In particular, Farage tramples on the mitzvah to never oppress the stranger. For him, the stranger is the immigrant.
UKIP was founded as an anti-EU concern but of all its policies the one with which attracts voters, opinion polling suggests , is its pledge to put an end “to the age of mass, uncontrolled immigration”. This will be achieved by “a five year freeze on immigration for permanent settlement” and a complete and total end to unregulated internal European migration by leaving the European Union.
When it was put to Farage that he was in fact addressing a room full of the descendants of immigrants and refugees from one time or another, he seemed oddly unfazed. “I’m a refugee, just like you,” he said, pointing out his ancestors were Huguenots who fled to the United Kingdom from France. “They were going to burn us at the stake before we sought refuge here, so there is some commonality there.” Later, Farage conducted a crude show-of-hands which appeared to prove that, in fact, a good number of the 350 in attendance supported the notion that the present level of immigration was unsustainable.
Farage was perhaps less clear or honest about the issues surroundings shechita and brit mila. He asserted that his party held a liberal, nuanced position on these practices, that “whatever our dislikes, we are fundamentally a strong libertarian party that says you may pursue what you wish to pursue, providing that it doesn’t hurt or affect me”. Which would be fine, if polling conducted by YouGov and the Jewish Chronicle didn’t conclude that 71 percent of UKIP supporters favour an outright ban on the religious slaughter of animals for kosher meat and 51 percent a proscription on male circumcision.
Where his opinions slid from being green to simply laughable, however, was on foreign policy, something Farage never talks about because he’s never asked about it. Pushed on Iran, Farage initially said he would oppose an Israeli strike on their nuclear facilities whatever the circumstance – “I do not support acts of aggression, even from countries that feel their existence is threatened” – before flip-flopping and hedging when it was suggested that such an attack could be deemed defensive. It didn’t seem to be something he’d thought about much.
His fuller answer on Western foreign policy towards Iran was even more astonishing:
I think that the West has got Iran wrong. The sanctions approach, the cordon sanitaire, has been a mistake. People always break sanctions, whether it’s Marc Rich or the French, and sanctions also help people like Ahmadinejad foster the view that the West is all against Iran. We should have love-bombed Iran instead! That would have encouraged a more open approach.

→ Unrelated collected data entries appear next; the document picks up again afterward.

`config.mk`:
```
export PLATFORM = sky130hd
export DESIGN_NAME = pit_timer
export DESIGN_NICKNAME = d
export VERILOG_FILES = /design/src/rtl/pit_pkg.sv /design/src/rtl/pit_prescaler.sv /design/src/rtl/pit_counter.sv /design/src/rtl/pit_irq_status.sv /design/src/rtl/pit_timer.sv
export SDC_FILE = /design/constraint.sdc
export NUM_CORES = 1
export LEC_CHECK = 0
export BUFFER_PORTS_ARGS = -buffer_cell sky130_fd_sc_hd__buf_2
export CORE_AREA = 5 5 88 90
export CTS_BUF_LIST = sky130_fd_sc_hd__clkbuf_8
export CTS_CLUSTER_DIAMETER = 30
export DETAILED_ROUTE_END_ITERATION = 10
export DIE_AREA = 0 0 93 95
export GPL_TIMING_DRIVEN = 0
export PLACE_DENSITY = 0.67
export SLEW_MARGIN = 20
export SYNTH_ARGS = -nofsm -noshare
export SYNTH_HDL_FRONTEND = slang
export SYNTH_SLANG_ARGS = --single-unit
```
`constraint.sdc`:
```
create_clock -name clk -period 2.35 [get_ports clk]
set_clock_uncertainty 0.15 [all_clocks]
set_input_delay 0.1175 -clock clk [delete_from_list [all_inputs] [get_ports clk]]
set_output_delay 0.1175 -clock clk [all_outputs]
set_load 0.05 [all_outputs]
```
`src/rtl/pit_pkg.sv`:
```
// Package pit_pkg
// Shared register map and field positions for the periodic interrupt timer.
// Assumes a 2-bit register select.
package pit_pkg;

    typedef enum logic [1:0] {
        REG_CTRL    = 2'd0,
        REG_START   = 2'd1,
        REG_COUNT   = 2'd2,
        REG_STATUS  = 2'd3
    } pit_reg_e;

    localparam int unsigned CTRL_RUN_BIT = 0;
    localparam int unsigned CTRL_IE_BIT  = 1;
    localparam int unsigned STAT_FLAG_BIT = 0;

endpackage

```
`src/rtl/pit_prescaler.sv`:
```
// Module pit_prescaler
// Divides the clock into a single-cycle tick every TICK_DIV cycles while
// run is high. A restart pulse zeroes the phase, so the next tick comes
// exactly TICK_DIV cycles after the restart edge. Assumes TICK_DIV >= 1.
module pit_prescaler #(
    parameter int unsigned TICK_DIV = 4
) (
    input  logic clk,
    input  logic rst_n,
    input  logic run,
    input  logic restart,
    output logic tick
);

    localparam int unsigned PS_W = (TICK_DIV > 1) ? $clog2(TICK_DIV) : 1;

    generate
        if (TICK_DIV == 1) begin : g_passthru
            // Every cycle is a tick when no division is needed.
            always_comb tick = run && !restart;
        end else begin : g_divider
            localparam logic [PS_W-1:0] LAST = PS_W'(TICK_DIV - 1);
            logic [PS_W-1:0] phase_q;

            // Phase counter: cleared on reset, restart or idle, else wraps at LAST.
            always_ff @(posedge clk) begin
                if (!rst_n) begin
                    phase_q <= '0;
                end else if (restart || !run) begin
                    phase_q <= '0;
                end else if (phase_q == LAST) begin
                    phase_q <= '0;
                end else begin
                    phase_q <= phase_q + 1'b1;
                end
            end

            // Tick decode: last phase of a running, non-restarting cycle.
            always_comb tick = run && !restart && (phase_q == LAST);

            // Ticks never come back to back when dividing.
            p_tick_spaced_r2: assert property (@(posedge clk) disable iff (!rst_n)
                tick |=> !tick);
        end
    endgenerate

endmodule

```
`src/rtl/pit_counter.sv`:
```
// Module pit_counter
// The down-counter itself. It is parked at all-ones while stopped, loads the
// start value on start, reloads on a live start-value write, and steps on
// each tick. It wraps from zero to all-ones and flags that wrap for one
// cycle. Assumes start, stop and load_now are mutually exclusive, because
// they come from writes to different registers.
module pit_counter #(
    parameter int unsigned CNT_W = 16
) (
    input  logic             clk,
    input  logic             rst_n,
    input  logic             run,
    input  logic             start,
    input  logic             stop,
    input  logic             load_now,
    input  logic [CNT_W-1:0] load_val,
    input  logic [CNT_W-1:0] start_val,
    input  logic             tick,
    output logic [CNT_W-1:0] count,
    output logic             wrap
);

    localparam logic [CNT_W-1:0] PARK = '1;

    logic [CNT_W-1:0] count_q;
    logic             at_zero;

    // Zero detect for the wrap decision.
    always_comb at_zero = (count_q == '0);

    // Count register: priority is stop, start, idle, reload, then tick.
    always_ff @(posedge clk) begin
        if (!rst_n) begin
            count_q <= PARK;
        end else if (stop) begin
            count_q <= PARK;
        end else if (start) begin
            count_q <= start_val;
        end else if (!run) begin
            count_q <= PARK;
        end else if (load_now) begin
            count_q <= load_val;
        end else if (tick) begin
            count_q <= at_zero ? PARK : (count_q - 1'b1);
        end
    end

    // Wrap event: a tick at zero that is not overridden by stop or reload.
    always_comb wrap = run && tick && at_zero && !stop && !load_now;

    always_comb count = count_q;

    // Reset parks the count.
    p_reset_park_r1: assert property (@(posedge clk)
        !rst_n |=> (count_q == PARK));

    // Idle without a start keeps the count parked.
    p_idle_park_r3: assert property (@(posedge clk) disable iff (!rst_n)
        (!run && !start) |=> (count_q == PARK));

    // A stop parks the count in the next cycle.
    p_stop_park_r3: assert property (@(posedge clk) disable iff (!rst_n)
        stop |=> (count_q == PARK));

    // Start loads the stored start value.
    p_start_load_r2: assert property (@(posedge clk) disable iff (!rst_n)
        start |=> (count_q == $past(start_val)));

    // A running start-value write reloads from the written data.
    p_live_reload_r4: assert property (@(posedge clk) disable iff (!rst_n)
        (load_now && run && !stop) |=> (count_q == $past(load_val)));

    // A plain tick above zero steps down by one.
    p_step_down_r2: assert property (@(posedge clk) disable iff (!rst_n)
        (run && tick && !stop && !load_now && !start && count_q != '0)
        |=> (count_q == $past(count_q) - 1'b1));

    // A wrap lands on all-ones, not on the start value.
    p_wrap_park_r6: assert property (@(posedge clk) disable iff (!rst_n)
        wrap |=> (count_q == PARK));

endmodule

```
`src/rtl/pit_irq_status.sv`:
```
// Module pit_irq_status
// Sticky interrupt flag. A gated wrap sets it and a write-one clears it;
// a set in the same cycle as a clear wins. Assumes wrap is a single-cycle
// pulse.
module pit_irq_status (
    input  logic clk,
    input  logic rst_n,
    input  logic wrap,
    input  logic irq_en,
    input  logic clr_req,
    output logic flag
);

    logic flag_q;
    logic set_req;

    // A wrap only counts as an interrupt when enabled.
    always_comb set_req = wrap && irq_en;

    // Flag register: set has priority over clear.
    always_ff @(posedge clk) begin
        if (!rst_n) begin
            flag_q <= 1'b0;
        end else if (set_req) begin
            flag_q <= 1'b1;
        end else if (clr_req) begin
            flag_q <= 1'b0;
        end
    end

    always_comb flag = flag_q;

    // The flag holds unless a clear is requested.
    p_sticky_r8: assert property (@(posedge clk) disable iff (!rst_n)
        (flag_q && !clr_req) |=> flag_q);

    // A clear without a coincident enabled wrap drops the flag.
    p_clear_r8: assert property (@(posedge clk) disable iff (!rst_n)
        (clr_req && !(wrap && irq_en)) |=> !flag_q);

    // An enabled wrap always leaves the flag set, clear or not.
    p_set_wins_r9: assert property (@(posedge clk) disable iff (!rst_n)
        (wrap && irq_en) |=> flag_q);

    // The flag only rises after an enabled wrap.
    p_gated_rise_r7: assert property (@(posedge clk) disable iff (!rst_n)
        $rose(flag_q) |-> $past(wrap && irq_en));

endmodule

```
`src/rtl/pit_timer.sv`:
```
// Module pit_timer
// Top of the periodic interrupt timer. It decodes single-cycle register
// writes into start, stop, reload and clear events. It holds the control
// and start-value registers and muxes the read data. Assumes 1e6 is a
// multiple of TICK_US and that CLK_HZ yields at least one cycle per tick.
module pit_timer #(
    parameter int unsigned CLK_HZ  = 50_000_000,
    parameter int unsigned TICK_US = 100,
    parameter int unsigned CNT_W   = 16,
    parameter int unsigned DATA_W  = 32
) (
    input  logic              clk,
    input  logic              rst_n,
    input  logic              wr_en,
    input  logic [1:0]        addr,
    input  logic [DATA_W-1:0] wdata,
    output logic [DATA_W-1:0] rdata,
    output logic              irq
);

    import pit_pkg::*;

    localparam int unsigned TICKS_PER_SEC = 1_000_000 / TICK_US;
    localparam int unsigned RAW_DIV       = CLK_HZ / TICKS_PER_SEC;
    localparam int unsigned TICK_DIV      = (RAW_DIV < 1) ? 1 : RAW_DIV;

    logic             run_q;
    logic             ie_q;
    logic [CNT_W-1:0] start_q;
    logic             wr_ctrl, wr_start, wr_status;
    logic             ev_start, ev_stop, ev_reload, ev_clear;
    logic             tick;
    logic             wrap;
    logic             flag;
    logic [CNT_W-1:0] count;

    // Write decode per register.
    always_comb begin
        wr_ctrl   = wr_en && (addr == REG_CTRL);
        wr_start  = wr_en && (addr == REG_START);
        wr_status = wr_en && (addr == REG_STATUS);
    end

    // Event decode: run-bit edges, live reload and status clear.
    always_comb begin
        ev_start  = wr_ctrl && wdata[CTRL_RUN_BIT] && !run_q;
        ev_stop   = wr_ctrl && !wdata[CTRL_RUN_BIT] && run_q;
        ev_reload = wr_start && run_q;
        ev_clear  = wr_status && wdata[STAT_FLAG_BIT];
    end

    // Control register: run and interrupt-enable bits.
    always_ff @(posedge clk) begin
        if (!rst_n) begin
            run_q <= 1'b0;
            ie_q  <= 1'b0;
        end else if (wr_ctrl) begin
            run_q <= wdata[CTRL_RUN_BIT];
            ie_q  <= wdata[CTRL_IE_BIT];
        end
    end

    // Start-value register: writable at any time.
    always_ff @(posedge clk) begin
        if (!rst_n) begin
            start_q <= '0;
        end else if (wr_start) begin
            start_q <= wdata[CNT_W-1:0];
        end
    end

    pit_prescaler #(
        .TICK_DIV (TICK_DIV)
    ) u_prescaler (
        .clk     (clk),
        .rst_n   (rst_n),
        .run     (run_q),
        .restart (ev_start || wr_start),
        .tick    (tick)
    );

    pit_counter #(
        .CNT_W (CNT_W)
    ) u_counter (
        .clk       (clk),
        .rst_n     (rst_n),
        .run       (run_q),
        .start     (ev_start),
        .stop      (ev_stop),
        .load_now  (ev_reload),
        .load_val  (wdata[CNT_W-1:0]),
        .start_val (start_q),
        .tick      (tick),
        .count     (count),
        .wrap      (wrap)
    );

    pit_irq_status u_status (
        .clk     (clk),
        .rst_n   (rst_n),
        .wrap    (wrap),
        .irq_en  (ie_q),
        .clr_req (ev_clear),
        .flag    (flag)
    );

    // Read mux: pure decode of addr, no state touched.
    always_comb begin
        rdata = '0;
        unique case (addr)
            REG_CTRL: begin
                rdata[CTRL_RUN_BIT] = run_q;
                rdata[CTRL_IE_BIT]  = ie_q;
            end
            REG_START:  rdata[CNT_W-1:0] = start_q;
            REG_COUNT:  rdata[CNT_W-1:0] = count;
            REG_STATUS: rdata[STAT_FLAG_BIT] = flag;
            default:    rdata = '0;
        endcase
    end

    always_comb irq = flag;

    generate
        if (DATA_W > CNT_W) begin : g_wide_bus
            logic unused_wdata_hi;
            // Upper write-data bits carry no register field.
            always_comb unused_wdata_hi = ^wdata[DATA_W-1:CNT_W];
        end
    endgenerate

    // A stop write leaves the timer off with the count parked.
    p_stop_off_r3: assert property (@(posedge clk) disable iff (!rst_n)
        ev_stop |=> (!run_q && rdata_count_park()));

    // While off, the status never rises.
    p_off_no_irq_r3: assert property (@(posedge clk) disable iff (!rst_n)
        (!run_q && !$past(run_q)) |-> !$rose(irq));

    // Rewriting run=1 while running keeps the count path untouched.
    p_rerun_keep_r5: assert property (@(posedge clk) disable iff (!rst_n)
        (wr_ctrl && run_q && wdata[CTRL_RUN_BIT] && !tick) |=> $stable(count));

    function automatic logic rdata_count_park();
        return (count == {CNT_W{1'b1}});
    endfunction

endmodule

```
After elaboration in Yosys (flattened, before gate mapping). Cells that the tools add are included.

Register bits: 48. Input port bits: 37. Logic and storage cells: 52.

Add/subtract/negate cells: 2. Equal/unequal tests: 5. Mux-type cells: 10. Bitwise operators: 1. Reductions and logical operators: 28.

Operators by type and width (count): 16-bit two-way mux (5); 14-bit case mux with 2 select lines (1); 1-bit logical AND (16); 16-bit logical NOT (1); 16-bit by 1-bit subtractor with 16-bit output (second input constant) (1); 13-bit by 1-bit adder with 13-bit output (second input constant) (1); 13-bit equality test (second input constant) (1); 1-bit logical NOT (5); 2-bit equality test (second input constant) (2); 4-bit by 1-bit != test with 1-bit output (second input constant) (1); 1-bit case mux with 4 select lines (1); 1-bit case mux with 3 select lines (1); 3-bit OR reduction (1); 2-bit by 1-bit equality test with 1-bit output (second input constant) (1); 2-bit logical NOT (1); 1-bit logical OR (2); 1-bit two-way mux (2); 2-bit nonzero test (1); 2-bit OR reduction (1); 1-bit NOT (1).

Logic depth before layout (Yosys ltp).
Depth after elaboration: 14. Depth in mapped cells: 9. Gate-level depth less buffers: 7.

Hierarchy. From an unflattened synthesis, not the netlist that was laid out.

Cells, all modules: 417. Area total of the unflattened synthesis: 3310.7 µm².

By module, submodules not included: pit_counter (times used 1, cells each 195, area an instance 1388.8 µm², seq. area each 320.3 µm²); pit_timer (times used 1, cells each 152, area an instance 1273.7 µm², seq. area each 360.3 µm²); pit_prescaler (times used 1, cells each 66, area an instance 606.8 µm², seq. area each 260.2 µm²); pit_irq_status (times used 1, cells each 4, area an instance 41.3 µm², seq. area each 20.0 µm²).

Worst setup path after synthesis. No wires, ideal clock.

Path kind: input -> output. Start: in addr[1]. End: out rdata[0]. Arrival time: 1869 ps. Required time: 2082 ps. Slack: 213 ps. Cell stages on the path: 6. Path buffers: 2. Cells stage by stage: inv_1 ha_1 clkbuf_1 buf_1 a222oi_1 mux2i_1.

Cells in the longest elaborated chain, start to end: 2. Elaborated cells between the ends (all ways): 5.

RTL lines: start: declaration (line pit_timer.sv:15) `input logic [1:0] addr,`; 2-bit equality test, or another cell as far along (line pit_timer.sv:110) `unique case (addr)`; 1-bit case mux with 4 select lines (*) (line pit_timer.sv:110); end: declaration (line pit_timer.sv:17) `output logic [DATA_W-1:0] rdata,`.

Mark *: on every way between the ends. The rest lies on a longest branch, timed or not.

Final worst setup path.
Start: reg u_counter.count_q[2] (netlist: u_counter.count[2]). End: reg u_counter.count_q[15] (netlist: u_counter.count[15]).

Cells in the longest elaborated chain, start to end: 6. Elaborated cells between the ends (all ways): 7.

RTL lines: start: declaration (line pit_counter.sv:25) `logic [CNT_W-1:0] count_q;`; start signal: assignment (line pit_counter.sv:38) `count_q <= start_val;`; start signal: assignment (line pit_counter.sv:42) `count_q <= load_val;`; start signal: assignment (line pit_counter.sv:44) `count_q <= at_zero ? PARK : (count_q - 1'b1);`; 16-bit by 1-bit subtractor with 16-bit output or 16-bit logical NOT (tied branches) (line pit_counter.sv:44, pit_counter.sv:29); 16-bit two-way mux (*) (line pit_counter.sv:44); 16-bit two-way mux (*) (line pit_counter.sv:43) `end else if (tick) begin`; 16-bit two-way mux (*) (line pit_counter.sv:41) `end else if (load_now) begin`; 16-bit two-way mux (*) (line pit_counter.sv:39) `end else if (!run) begin`; 16-bit two-way mux (*) (line pit_counter.sv:37) `end else if (start) begin`.

Mark *: on every way between the ends. The rest lies on a longest branch, timed or not. The select of a mux whose other input is x is not followed. A chain may end at the register's enable or synchronous reset.

==> flow_summary.yaml <==
timing:
  finalHoldViolations: 0
  relSlewSlack_pct: 54.5
  layout_setup_ws_ns: 0.0606
  worst_slew_pin_slew_ns: 0.675
  min_period_over_period_pct: 97.4
  setup_violations: 0
  max_freq_ghz: 0.437
  slew_violations: 0
  rsz0062_at_grt: "true"
  holdWs_ns: 0.00233
  final.min_clock_period_ns: 2.29
clock_network:
  h-tree-depth: 2
  clk_transition_reported_paths_ns: 0.09
  clock_latency_ns: 0.30
  cts_root_buffer: "clkbuf_8"
  clockBufferDepth: 2
  cts_tree: "done"
  cts_buffers: 5
  cts.sinks: 48
global_route:
  grt-busiest-layer: "met2"
  gr-usage-met3_pct: 2.87
  grt_pass1_wl_microns: 13900
  first_global_vias: 2785
  grt_overflow: 0
  antenna_found_initial: 0
  use_met2_pct: 32.6
  grt_use_met1_pct: 27.3
  grt_max_degree: 17
  grt_usage_pct: 19.9
layout:
  nFillCells: 692
  final_layout_size_suffix_gt1_share_pct: 17.9
  area_growth_pct: 21.3
  antennaDiodeCount: 0
  final_area_sq_mm: 0.00358
  nets: 491
pwr:
  p_sw_w: 0.000563
  power_frac_comb_pct: 19.7
  leakage_nw: 1.41
  powerDensity_mw_per_mm2: 512
  seqPwrFrac_pct: 46.1
  swShare_pct: 30.7
  power_frac_clock_pct: 34.2
  power.internal_w: 0.00127
  vdd.ir_drop.worst_uv: 331
setup_path:
  r2r-end: "u_counter.count[15]$_SDFFE_PP1P_"
  start_kind: "flip-flop"
  cp.arrival_ns: 2.34
  cp_slowest_cell: "or4_1"
  worstSetupPathType: "flip-flop to flip-flop"
  r2r-start: "u_counter.count[2]$_SDFFE_PP1P_"
  cp-end-kind: "flip-flop"
  cpPeakStageDelay_ns: 0.60
  crit_fanout: 10
  crit_required_ns: 2.40
  ff2ff_setup_slack_ns: 0.06
  crit_chain: "clkbuf_1 -> or4_1 -> nor4_1 -> a41oi_1 -> o32a_2"
  critPathTopFamily: "simple AND/OR/NAND/NOR gates"
  rr_worst_depth: 5
  crit_buf_inv: 1
logic_synthesis:
  yosysMostFrequentCell: "nand2_1"
  synth.cells.most_frequent: "nand2_1 (51), dfxtp_1 (48), nor2_1 (38)"
  async_flop_share_pct: 0
  synth-seq-cells: 48
  synth_top_area_cell: "dfxtp_1"
  syn_avg_cell_area_sq_um: 7.94
  synth_edf_count: 0
  ys.flop_type: "dfxtp_1"
  synth_top_area_share_pct: 32.5
  synthTopCellsByArea: "dfxtp_1 (33%), nand2_1 (6.5%), nor2_1 (4.8%), a21boi_0 (4.6%), buf_4 (4.3%)"
  netlist_instances: 372
  yosys.cell_types.count: 56
  yosysWarnings: 0
  yosysSeqAreaShare_pct: 32.5
  synthesis.area_sq_mm: 0.00296
placement:
  place_ws_ns: -0.215
  place.gp.congestion: 0.922
  place_hpwl_microns: 6070
  post_dp_cell_area_sq_mm: 0.00329
  portBuffers: 36
floorplan:
  dieArea_sq_mm: 0.00884
  die_w_microns: 93
  die-height_microns: 95
  rows: 31
  initial_core_util_pct: 42.3
  coreArea_sq_mm: 0.00698
  io_pins: 70
status:
  status: "finished, final reports clean"
flow_run:
  drv_cap: 0
routing:
  drtAntennaViolNets: 0
  vias: 2929
  post-route-drc-count: 0
  viasPerCell: 5.55
  routed_wl_microns: 8420
  first_pass_iters: 5
  drt_iter0_markers: 206
  wl_per_cell_microns: 16.0
min_path:
  hp-start: "wdata[0]"
  hold_path_class: "input pin to flip-flop"
  hold_depth: 3
  min_to: "start_q[0]$_SDFFE_PN0P_"
cells in the final DEF (no fill, tap or decap), drive strengths merged, types with 2 or more instances in the layout:
| cell type | instances |
|---|---|
| buf | 60 |
| nand2 | 51 |
| dfxtp | 48 |
| nor2 | 38 |
| clkbuf | 19 |
| a21boi | 18 |
| nor2b | 16 |
| conb | 16 |
| dlygate4sd3 | 16 |
| o21ai | 16 |
| a22oi | 14 |
| o22ai | 13 |
| nand3 | 9 |
| a21oi | 9 |
| ha | 9 |
| xor2 | 8 |
| a31oi | 8 |
| inv | 7 |
| and2 | 5 |
| nand4 | 5 |
| xnor2 | 5 |
| a2bb2oi | 5 |
| nor4 | 5 |
| o31ai | 4 |
| nor3 | 4 |
| nor4b | 3 |
| or4 | 3 |
| a222oi | 2 |
| nand2b | 2 |
| a41oi | 2 |
| o211ai | 2 |
| a211oi | 2 |
| clkinv | 2 |
| or2 | 2 |
| nand3b | 2 |
| o21a | 2 |
| a211o | 2 |
registers in the layout, indices dropped and copies added (netlist names):
signal,count
run_q,1
start_q,16
u_prescaler.g_divider.phase_q,13
ie_q,1
u_counter.count,16
u_status.flag,1
worst max-delay path by stage:
stage                               startpoint                                to  cells after the start
6_report       u_counter.count[2]$_SDFFE_PP1P_  u_counter.count[15]$_SDFFE_PP1P_                      5
5_1_grt        u_counter.count[8]$_SDFFE_PP1P_  u_counter.count[15]$_SDFFE_PP1P_                      5
4_1_cts        u_counter.count[0]$_SDFFE_PP1P_  u_counter.count[14]$_SDFFE_PP1P_                      6
3_5_place_dp                           addr[1]  u_counter.count[15]$_SDFFE_PP1P_                     10
3_3_place_gp                           addr[1]  u_counter.count[15]$_SDFFE_PP1P_                     10
2_1_floorplan                          addr[1]                          rdata[0]                      6
metrics by stage:
step                      util [%]  setup TNS (ns)  cells  total power, W
after floorplan                  -               0    387         0.00112
after global placement        47.2           -1.03    505         0.00120
after detailed placement      47.2           -2.11    505         0.00120
after CTS                     51.2               0    529         0.00185
after global routing          51.3          -0.107    528         0.00190
final                         51.3               0    528         0.00184
worst register-to-register path, stage by stage, from the launching register on:
cell and delay, ns:
dfxtp_1 0.31, clkbuf_1 0.20, or4_1 0.60, nor4_1 0.51
a41oi_1 0.20, o32a_2 0.22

Quite what this love-bombing might constitute was anyone’s guess, though allowing greater access to the internet was floated, whatever that means. In general, his language on foreign policy was hopelessly naïve and wishy-washy, from time to time drifting into a populist area occupied by the likes of Ron Paul and the late Gore Vidal.
“I just wonder about our whole strategy with regards to Iraq, Afghanistan, Libya and now Syria,” he said. “We’ve been told through Tony Blair, Gordon Brown, and David Cameron that by intervening we will make the world a better, safer place. We’ve made it more unstable.”
Even on Israel, Farage couldn’t avoid derision. “I’m very sympathetic towards Israel, not least because they’re surrounded by states that want to obliterate them,” he said soundly, but then added separately that he’d only been to Israel once, spending eight hours in Tel Aviv. Tweets on the night labelled that throwaway comment “ embarrassing ”, with The Times of Israel correspondent Miriam Shaviv remarking that it didn’t seem as though Farage had been briefed very well for a meeting with the Jewish community.
Nigel Farage was received warmly by a few, it should be said — perhaps those who already supported him anyway. Judging from the reaction during and after the event, however, it would appear Farage and UKIP have more work to do if they are to persuade British Jewish voters that he and his party are trustworthy, competent, and sincere.